O Ministério da Educação assinou esta sexta-feira um contrato de três meses que “permite manter em funcionamento a monitorização remota e o sistema de deteção de intrusão da videovigilância nas escolas”, anunciou esta sexta-feira a tutela em comunicado.

“O contrato, com vigência de três meses, permitirá assegurar a monitorização até à conclusão do procedimento concursal para a prestação de serviço por três anos. Assegura-se assim a monitorização remota do sistema de vigilância das escolas no período noturno e ao fim de semana, isto é, quando estão desocupadas, salvaguardando o interesse público e indo ao encontro das preocupações expressas por pais e diretores”, lê-se no comunicado enviado pelo Ministério da Educação e Ciência (MEC).


Os diretores escolares foram avisados, pelos serviços do MEC, por ofício datado de 11 de novembro, de que tinham de desligar os sistemas de intrusão e estão agora preocupados com possíveis assaltos às escolas e equipamentos.

O jornal "Correio da Manhã" noticiou a 18 de novembro a existência de 1.200 escolas sem videovigilância nem sistemas de alarme, depois de os serviços do ministério terem exigido que os sistemas fossem desligados.

“O contrato agora firmado dá resposta a esta questão.
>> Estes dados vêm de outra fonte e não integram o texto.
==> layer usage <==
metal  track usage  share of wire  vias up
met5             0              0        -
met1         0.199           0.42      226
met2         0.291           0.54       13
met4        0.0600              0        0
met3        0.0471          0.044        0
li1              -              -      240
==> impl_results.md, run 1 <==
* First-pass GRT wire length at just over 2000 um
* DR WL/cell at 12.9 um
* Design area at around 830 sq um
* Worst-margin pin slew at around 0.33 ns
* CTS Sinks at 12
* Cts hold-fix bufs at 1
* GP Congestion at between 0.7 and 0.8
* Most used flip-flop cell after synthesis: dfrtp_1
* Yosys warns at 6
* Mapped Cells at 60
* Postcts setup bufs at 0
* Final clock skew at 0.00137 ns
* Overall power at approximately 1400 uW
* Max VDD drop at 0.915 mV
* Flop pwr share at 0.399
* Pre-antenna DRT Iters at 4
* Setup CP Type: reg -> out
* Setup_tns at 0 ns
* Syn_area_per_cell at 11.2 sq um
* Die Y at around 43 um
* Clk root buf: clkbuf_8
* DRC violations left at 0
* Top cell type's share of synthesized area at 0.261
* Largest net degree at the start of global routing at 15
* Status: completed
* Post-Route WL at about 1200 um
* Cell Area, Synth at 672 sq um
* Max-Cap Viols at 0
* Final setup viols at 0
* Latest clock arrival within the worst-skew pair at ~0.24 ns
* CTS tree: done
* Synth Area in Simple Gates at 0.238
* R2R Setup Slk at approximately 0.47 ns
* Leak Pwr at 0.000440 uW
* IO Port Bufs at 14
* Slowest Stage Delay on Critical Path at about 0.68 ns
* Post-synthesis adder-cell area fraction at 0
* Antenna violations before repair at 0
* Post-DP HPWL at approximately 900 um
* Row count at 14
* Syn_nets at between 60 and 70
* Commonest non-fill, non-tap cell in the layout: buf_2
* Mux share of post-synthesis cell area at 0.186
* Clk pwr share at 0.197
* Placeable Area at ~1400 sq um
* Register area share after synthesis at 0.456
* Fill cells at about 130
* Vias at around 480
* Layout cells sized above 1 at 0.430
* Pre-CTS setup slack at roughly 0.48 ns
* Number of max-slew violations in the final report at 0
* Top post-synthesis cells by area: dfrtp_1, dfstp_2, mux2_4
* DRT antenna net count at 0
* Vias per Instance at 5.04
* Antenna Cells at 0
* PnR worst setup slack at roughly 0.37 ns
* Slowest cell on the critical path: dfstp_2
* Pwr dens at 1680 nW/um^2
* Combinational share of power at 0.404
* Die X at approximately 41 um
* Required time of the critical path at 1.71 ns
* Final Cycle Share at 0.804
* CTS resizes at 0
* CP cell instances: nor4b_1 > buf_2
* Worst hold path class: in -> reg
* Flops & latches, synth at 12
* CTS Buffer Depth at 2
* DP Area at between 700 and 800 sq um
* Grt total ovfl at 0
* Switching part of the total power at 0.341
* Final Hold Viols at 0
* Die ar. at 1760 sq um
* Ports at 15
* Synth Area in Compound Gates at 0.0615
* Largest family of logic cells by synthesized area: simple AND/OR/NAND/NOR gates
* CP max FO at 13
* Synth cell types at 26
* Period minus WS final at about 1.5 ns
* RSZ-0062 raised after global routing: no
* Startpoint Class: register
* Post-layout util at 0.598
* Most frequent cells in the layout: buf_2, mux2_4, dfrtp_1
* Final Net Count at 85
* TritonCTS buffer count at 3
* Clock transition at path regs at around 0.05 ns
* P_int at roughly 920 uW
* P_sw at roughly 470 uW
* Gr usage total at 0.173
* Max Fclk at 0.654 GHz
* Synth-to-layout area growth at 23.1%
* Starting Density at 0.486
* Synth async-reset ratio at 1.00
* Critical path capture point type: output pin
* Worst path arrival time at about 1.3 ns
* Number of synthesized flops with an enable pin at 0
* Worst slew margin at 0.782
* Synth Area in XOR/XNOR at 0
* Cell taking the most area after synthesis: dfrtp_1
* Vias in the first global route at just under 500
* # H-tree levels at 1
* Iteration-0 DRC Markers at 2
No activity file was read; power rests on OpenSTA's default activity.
===== config.mk =====
export PLATFORM = sky130hd
export DESIGN_NAME = spi_slave_param
export DESIGN_NICKNAME = d
export VERILOG_FILES = /design/src/rtl/spi_pkg.sv /design/src/rtl/spi_shift_reg.sv /design/src/rtl/spi_slave_param.sv
export SDC_FILE = /design/constraint.sdc
export NUM_CORES = 1
export LEC_CHECK = 0
export CAP_MARGIN = 20
export CELL_PAD_IN_SITES_DETAIL_PLACEMENT = 1
export CELL_PAD_IN_SITES_GLOBAL_PLACEMENT = 2
export CORE_MARGIN = 2
export CORE_UTILIZATION = 30
export DETAILED_ROUTE_END_ITERATION = 10
export GPL_ROUTABILITY_DRIVEN = 0
export PLACE_DENSITY = 0.73
export SLEW_MARGIN = 25
export SYNTH_ARGS = -nofsm -noshare
export SYNTH_HDL_FRONTEND = slang
export SYNTH_HIERARCHICAL = 1
export SYNTH_SLANG_ARGS = --single-unit

===== constraint.sdc =====
create_clock -name clk -period 2.1 [get_ports clk]
set_clock_uncertainty 0.05 [all_clocks]
set_input_delay 0.42 -clock clk [delete_from_list [all_inputs] [get_ports clk]]
set_output_delay 0.42 -clock clk [all_outputs]
set_load 0.05 [all_outputs]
O procedimento concursal que será lançado em breve, para a manutenção e monitorização a 3 anos, permitirá atender às necessidades de melhoria identificadas na execução do contrato que esteve em vigor, no sentido de uma melhor prestação do serviço”, refere o comunicado do MEC.


A tutela explica na nota enviada que o sistema de videovigilância, que resulta de um contrato assinado pela Direção-Geral de Estatísticas da Educação e Ciência, levou à instalação de equipamentos em todas as escolas, assim como à sua manutenção e monitorização.

“A componente de monitorização remota funciona em horário noturno e ao fim de semana com o apoio de um sistema de deteção de intrusão e incêndio.”


Até 2010, as escolas tinham guardas-noturnos mas, quando começou a funcionar o sistema de segurança, deixaram de precisar destes profissionais, lembrou à Lusa Manuel Pereira, presidente da Associação Nacional de Diretores Escolares (ANDE), explicando que alguns passaram a executar funções de assistentes operacionais (funcionários).

Manuel Pereira disse ainda que a inatividade deste sistema deixa os diretores escolares preocupados, uma vez que o período noturno e o fim de semana ficavam sem qualquer espécie de vigilância.

“A tranquilidade que existia acabou”, disse à Lusa.

A preocupação foi secundada por Filinto Lima, presidente da Associação Nacional dos Diretores de Agrupamentos e Escolas Públicas (ANDAEP).

Os dois dirigentes pediram ao MEC que reavaliasse e situação e que o sistema voltasse a funcionar o mais rapidamente possível.